The goal here is to find bundles that need to be archived; do it efficiently (only update the archive if necessary) and do it recursively, seeking out bundles in sub-directories.
#!/usr/bin/ruby
# Used to prepare a directory for commit to Subversion. This is necessary for certain file types on Mac OS X because what appear to be files in the Finder
# are actually directories (Mac uses the term "bundle" for this concept). It is useless to put the .svn folder inside such a directory, because it will
# tend to be deleted whenever the "file" is saved.
#
# Instead, we want to compress the directory to a single archive file; the bundle will be marked as svn:ignore.
#
# We use tar with Bzip2 compression, which is resource intensive to create, but
# compresses much better than GZip or PKZip.
#
# The trick is that we only want to create the acrhive version when necessary; when
# the archive does not exist, or when any file
# in the bundle is newer than the archive.
require 'optparse'
# Set via command line options
$extensions = %w{pages key oo3 graffle}
$recursive = true
$dry_run = false
# Queue of folders to search (for bundles)
$queue = []
def matching_extension(name)
dotx = name.rindex('.')
return false unless dotx
ext = name[dotx + 1 .. -1]
return $extensions.include?(ext)
end
# Iterate over the directory, identify bundles that may need to be compressed and (if recursive) subdirectories
# to search.
#
# path: string path for a directory
def search_directory(dirpath)
Dir.foreach(dirpath) do |name|
# Skip hidden files and directories
next if name[0..0] == "."
path = File.join(dirpath, name)
next unless File.directory?(path)
if matching_extension(name)
update_archive path
next
end
if $recursive
$queue << path
end
end
end
def needs_update(bundle_path, archive_path)

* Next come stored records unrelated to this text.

### src/rtl/ser_shift_pkg.sv
// Shared types and helpers for the serial result shifter.
// Assumes: nothing beyond IEEE 1800-2017.
package ser_shift_pkg;

    // Who owns the data clock.
    typedef enum logic {
        SRC_INT = 1'b0,
        SRC_EXT = 1'b1
    } dclk_src_e;

    // Counter width for a count of n states; never narrower than one bit.
    function automatic int unsigned cnt_width(input int unsigned n);
        return (n > 1) ? $clog2(n) : 1;
    endfunction

endpackage

### src/rtl/ser_dclk_gen.sv
// Internal data-clock generator: on start, emits WORD_W pulses of DIV system
// cycles each (low half first), then idles low. fall_o flags the system
// edge on which the data clock falls. A low en_i clears all state.
// Assumes: DIV is even and >= 2; start_i is a one-cycle strobe.
module ser_dclk_gen
    import ser_shift_pkg::*;
#(
    parameter int WORD_W = 16,
    parameter int DIV    = 8
) (
    input  logic clk,
    input  logic rst_n,
    input  logic en_i,
    input  logic start_i,
    output logic dclk_o,
    output logic fall_o
);

    localparam int HALF = DIV / 2;
    localparam int PW   = cnt_width(HALF);
    localparam int BW   = cnt_width(WORD_W);

    logic          active;
    logic          dclk_q;
    logic [PW-1:0] phase;
    logic [BW-1:0] bits;
    logic          phase_end;
    logic          last_bit;

    assign phase_end = (phase == PW'(HALF - 1));
    assign last_bit  = (bits == BW'(WORD_W - 1));

    // Half-period counter, clock level and pulse counter.
    always_ff @(posedge clk) begin
        if (!rst_n || !en_i) begin
            active <= 1'b0;
            dclk_q <= 1'b0;
            phase  <= '0;
            bits   <= '0;
        end else if (start_i) begin
            active <= 1'b1;
            dclk_q <= 1'b0;
            phase  <= '0;
            bits   <= '0;
        end else if (active) begin
            if (phase_end) begin
                phase  <= '0;
                dclk_q <= ~dclk_q;
                if (dclk_q) begin
                    bits <= bits + BW'(1);
                    if (last_bit) begin
                        active <= 1'b0;
                    end
                end
            end else begin
                phase <= phase + PW'(1);
            end
        end
    end

    // Falling-edge flag and gated clock output.
    always_comb begin
        fall_o = active && phase_end && dclk_q;
        dclk_o = dclk_q && en_i;
    end

endmodule
## src/rtl/vcfg_pkg.sv

```systemverilog
// Shared widths and the stored vector type record.
// Assumes 32 vector registers and fixed code widths for the type fields.
package vcfg_pkg;
    localparam int SEW_CODE_W  = 3;
    localparam int LMUL_CODE_W = 2;
    localparam int REG_IDX_W   = 5;
    localparam int MAX_SEW_CODE = 3;
    localparam int MIN_SEW_LOG2 = 3;

    typedef struct packed {
        logic [SEW_CODE_W-1:0]  sew;
        logic [LMUL_CODE_W-1:0] lmul;
    } vtype_t;

    localparam vtype_t VTYPE_RESET = '{sew: '0, lmul: '0};
endpackage

```

## src/rtl/vcfg_decode.sv

```systemverilog
// Turns a width/grouping code pair into a legality flag and the maximum
// vector length. Assumes VLEN_LOG2 >= MIN_SEW_LOG2 + MAX_SEW_CODE so the
// shift never goes negative, and VL_W = VLEN_LOG2 + 1.
module vcfg_decode
    import vcfg_pkg::*;
#(
    parameter int VLEN_LOG2 = 8,
    parameter int VL_W      = VLEN_LOG2 + 1
) (
    input  vtype_t          code,
    output logic            legal,
    output logic [VL_W-1:0] vlmax
);
    localparam int SHAMT_W = $clog2(VLEN_LOG2 + 8) + 1;

    logic [SHAMT_W-1:0] shamt;

    // Legality of the width code and the power-of-two maximum length.
    always_comb begin
        legal = (int'(code.sew) <= MAX_SEW_CODE);
        shamt = SHAMT_W'(VLEN_LOG2) + SHAMT_W'(code.lmul)
              - SHAMT_W'(MIN_SEW_LOG2) - SHAMT_W'(code.sew);
        vlmax = legal ? ({{(VL_W-1){1'b0}}, 1'b1} << shamt) : '0;
    end
endmodule

```

## src/rtl/vcfg_grant.sv

```systemverilog
// Picks the granted length for a request and decides whether it may be
// applied. Assumes AVL_W >= VL_W.
module vcfg_grant #(
    parameter int AVL_W = 16,
    parameter int VL_W  = 9
) (
    input  logic [AVL_W-1:0] avl,
    input  logic             keep_vl,
    input  logic             type_legal,
    input  logic [VL_W-1:0]  vlmax,
    input  logic [VL_W-1:0]  cur_vl,
    output logic [VL_W-1:0]  grant_vl,
    output logic             accept_ok
);
    logic [AVL_W-1:0] vlmax_ext;

    // Clamp the request, or keep the current length if it still fits.
    always_comb begin
        vlmax_ext = AVL_W'(vlmax);
        if (keep_vl) begin
            grant_vl  = cur_vl;
            accept_ok = type_legal && (cur_vl <= vlmax);
        end else begin
            grant_vl  = (avl < vlmax_ext) ? avl[VL_W-1:0] : vlmax;
            accept_ok = type_legal;
        end
    end
endmodule

```

## src/rtl/vcfg_spec_check.sv

```systemverilog
// Flags each vector register specifier that is not a multiple of the
// current group size. Purely combinational on the data path; clock and
// reset only serve the assertions.
module vcfg_spec_check
    import vcfg_pkg::*;
#(
    parameter int NSPEC = 3
) (
    input  logic                       clk,
    input  logic                       rst_n,
    input  logic [LMUL_CODE_W-1:0]     lmul_code,
    input  logic [NSPEC*REG_IDX_W-1:0] spec_idx,
    output logic [NSPEC-1:0]           spec_bad
);
    logic [REG_IDX_W-1:0] low_mask;

    // Mask of the specifier bits that must be zero for alignment.
    always_comb low_mask = REG_IDX_W'((1 << lmul_code) - 1);

    for (genvar i = 0; i < NSPEC; i++) begin : g_spec
        logic [REG_IDX_W-1:0] idx;
        // Extract one specifier and test its low bits.
        always_comb begin
            idx         = spec_idx[i*REG_IDX_W +: REG_IDX_W];
            spec_bad[i] = |(idx & low_mask);
        end

        a_r8_reg_zero_aligned: assert property (@(posedge clk) disable iff (!rst_n)
            (idx == '0) |-> !spec_bad[i]);
        a_r8_no_group_never_bad: assert property (@(posedge clk) disable iff (!rst_n)
            (lmul_code == '0) |-> !spec_bad[i]);
    end
endmodule

```

## src/rtl/vcfg_unit.sv

```systemverilog
// Vector length and type configuration unit. Holds VL and the type,
// applies accepted set-length requests in one cycle, answers with a
// one-cycle response, and checks register specifiers against the
// current grouping. Synchronous active-low reset.
module vcfg_unit
    import vcfg_pkg::*;
#(
    parameter int VLEN_LOG2 = 8,
    parameter int AVL_W     = 16,
    parameter int NSPEC     = 3
) (
    input  logic                       clk,
    input  logic                       rst_n,
    input  logic                       cfg_valid,
    output logic                       cfg_ready,
    input  logic [AVL_W-1:0]           cfg_avl,
    input  logic                       cfg_keep_vl,
    input  logic [2:0]                 cfg_sew,
    input  logic [1:0]                 cfg_lmul,
    output logic                       rsp_valid,
    output logic [VLEN_LOG2:0]         rsp_vl,
    output logic                       rsp_illegal,
    output logic [VLEN_LOG2:0]         vl,
    output logic [2:0]                 vtype_sew,
    output logic [1:0]                 vtype_lmul,
    input  logic [NSPEC*5-1:0]         spec_idx,
    output logic [NSPEC-1:0]           spec_bad
);
    localparam int VL_W = VLEN_LOG2 + 1;

    vtype_t          vtype_q, req_type;
    logic [VL_W-1:0] vl_q, req_vlmax, cur_vlmax, grant_vl;
    logic            req_legal, cur_legal, accept_ok, accept;
    logic            ready_q, rsp_valid_q, rsp_ill_q;
    logic [VL_W-1:0] rsp_vl_q;

    // Pack the request type fields.
    always_comb req_type = '{sew: cfg_sew, lmul: cfg_lmul};

    vcfg_decode #(.VLEN_LOG2(VLEN_LOG2), .VL_W(VL_W)) u_req_dec (
        .code(req_type), .legal(req_legal), .vlmax(req_vlmax));

    vcfg_decode #(.VLEN_LOG2(VLEN_LOG2), .VL_W(VL_W)) u_cur_dec (
        .code(vtype_q), .legal(cur_legal), .vlmax(cur_vlmax));

    vcfg_grant #(.AVL_W(AVL_W), .VL_W(VL_W)) u_grant (
        .avl(cfg_avl), .keep_vl(cfg_keep_vl), .type_legal(req_legal),
        .vlmax(req_vlmax), .cur_vl(vl_q), .grant_vl(grant_vl),
        .accept_ok(accept_ok));

    vcfg_spec_check #(.NSPEC(NSPEC)) u_spec (
        .clk(clk), .rst_n(rst_n), .lmul_code(vtype_q.lmul),
        .spec_idx(spec_idx), .spec_bad(spec_bad));

    // Handshake: a request is taken when both sides agree.
    always_comb accept = cfg_valid && ready_q;

    // Architectural state: VL and type, updated only by a legal request.
    always_ff @(posedge clk) begin
        if (!rst_n) begin
            vl_q    <= '0;
            vtype_q <= VTYPE_RESET;
        end else if (accept && accept_ok) begin
            vl_q    <= grant_vl;
            vtype_q <= req_type;
        end
    end

    // Response register and ready flag.
    always_ff @(posedge clk) begin
        if (!rst_n) begin
            ready_q     <= 1'b0;
            rsp_valid_q <= 1'b0;
            rsp_ill_q   <= 1'b0;
            rsp_vl_q    <= '0;
        end else begin
            ready_q     <= 1'b1;
            rsp_valid_q <= accept;
            if (accept) begin
                rsp_ill_q <= !accept_ok;
                rsp_vl_q  <= accept_ok ? grant_vl : vl_q;
            end
        end
    end

    // Drive the outputs from the registers.
    always_comb begin
        cfg_ready   = ready_q;
        rsp_valid   = rsp_valid_q;
        rsp_vl      = rsp_vl_q;
        rsp_illegal = rsp_ill_q;
        vl          = vl_q;
        vtype_sew   = vtype_q.sew;
        vtype_lmul  = vtype_q.lmul;
    end

    a_r2_vl_within_max: assert property (@(posedge clk) disable iff (!rst_n)
        vl_q <= cur_vlmax);
    a_r4_stored_type_legal: assert property (@(posedge clk) disable iff (!rst_n)
        cur_legal);
    a_r4_reject_holds_state: assert property (@(posedge clk) disable iff (!rst_n)
        (rsp_valid_q && rsp_ill_q) |->
            (vl_q == $past(vl_q) && vtype_q == $past(vtype_q)));
    a_r5_keep_holds_vl: assert property (@(posedge clk) disable iff (!rst_n)
        (rsp_valid_q && $past(cfg_keep_vl)) |-> (vl_q == $past(vl_q)));
    a_r6_rsp_follows_accept: assert property (@(posedge clk) disable iff (!rst_n)
        rsp_valid_q |-> $past(cfg_valid && ready_q));
    a_r6_rsp_reports_vl: assert property (@(posedge clk) disable iff (!rst_n)
        rsp_valid_q |-> (rsp_vl_q == vl_q));
endmodule

```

return true unless File.exists?(archive_path)
archive_mtime = File.mtime(archive_path)
# The archive exists ... can we find a file inside the bundle thats newer?
# This won't catch deletions, but that's ok. Bundles tend to get completly
# overwritten when any tiny thing changes.
dirqueue = [bundle_path]
until dirqueue.empty?
dirpath = dirqueue.pop
Dir.foreach(dirpath) do |name|
path = File.join(dirpath, name)
if File.directory?(path)
dirqueue << path unless [".", ".."].include?(name)
next
end
# Is this file newer?
if File.mtime(path) > archive_mtime
return true
end
end
end
return false
end
def update_archive(path)
archive = path + ".tar.bz2"
return unless needs_update(path, archive)
if $dry_run
puts "Would create #{archive}"
return
end
puts "Creating #{archive}"
dir = File.dirname(path)
bundle = File.basename(path)
# Could probably fork and do it in a subshell
system "tar --create --file=#{archive} --bzip2 --directory=#{dir} #{bundle}"
end
$opts = OptionParser.new do |opts|
opts.banner = "Usage: prepsvn [options]"
opts.on("-d", "--dir DIR", "Add directory to search (if no directory specify, current directory is searched)") do |value|
$queue << value
end
opts.on("-e", "--extension EXTENSION", "Add another extension to match when searching for bundles to archive") do |value|
$extensions << value
end
opts.on("-N", "--non-recursive", "Do not search non-bundle sub directories for files to archive") do
$recursive = false
end
opts.on("-D", "--dry-run", "Identify what archives would be created") do
$dry_run = true
end
opts.on("-h", "--help", "Help for this command") do
puts opts
exit
end
end
def fail(message)
puts "Error: #{message}"
puts $opts
end
begin
$opts.parse!
rescue OptionParser::InvalidOption
fail $!
end
# If no --dir specified, use the current directory.
if $queue.empty?
$queue << Dir.getwd
end
until $queue.empty?
search_directory $queue.pop
end
I do love Ruby syntax, it is so minimal, and lets me follow my personal mantra less is more.
I'm sure there's some edge cases that aren't handle well, such as spaces in path names and maybe issues related to permissions. But it works for me.
You do need to have tar installed, in order to build the archives. I can't remember if that's built in to Mac OS X (probably) or whether I obtained it using Fink.
In any case, you need to remember to execute prepsvn in your workspace, to spot file bundles that need archiving, before you check in. It would be awesome if Subversion supported some client-side check-in hooks to do this automatically.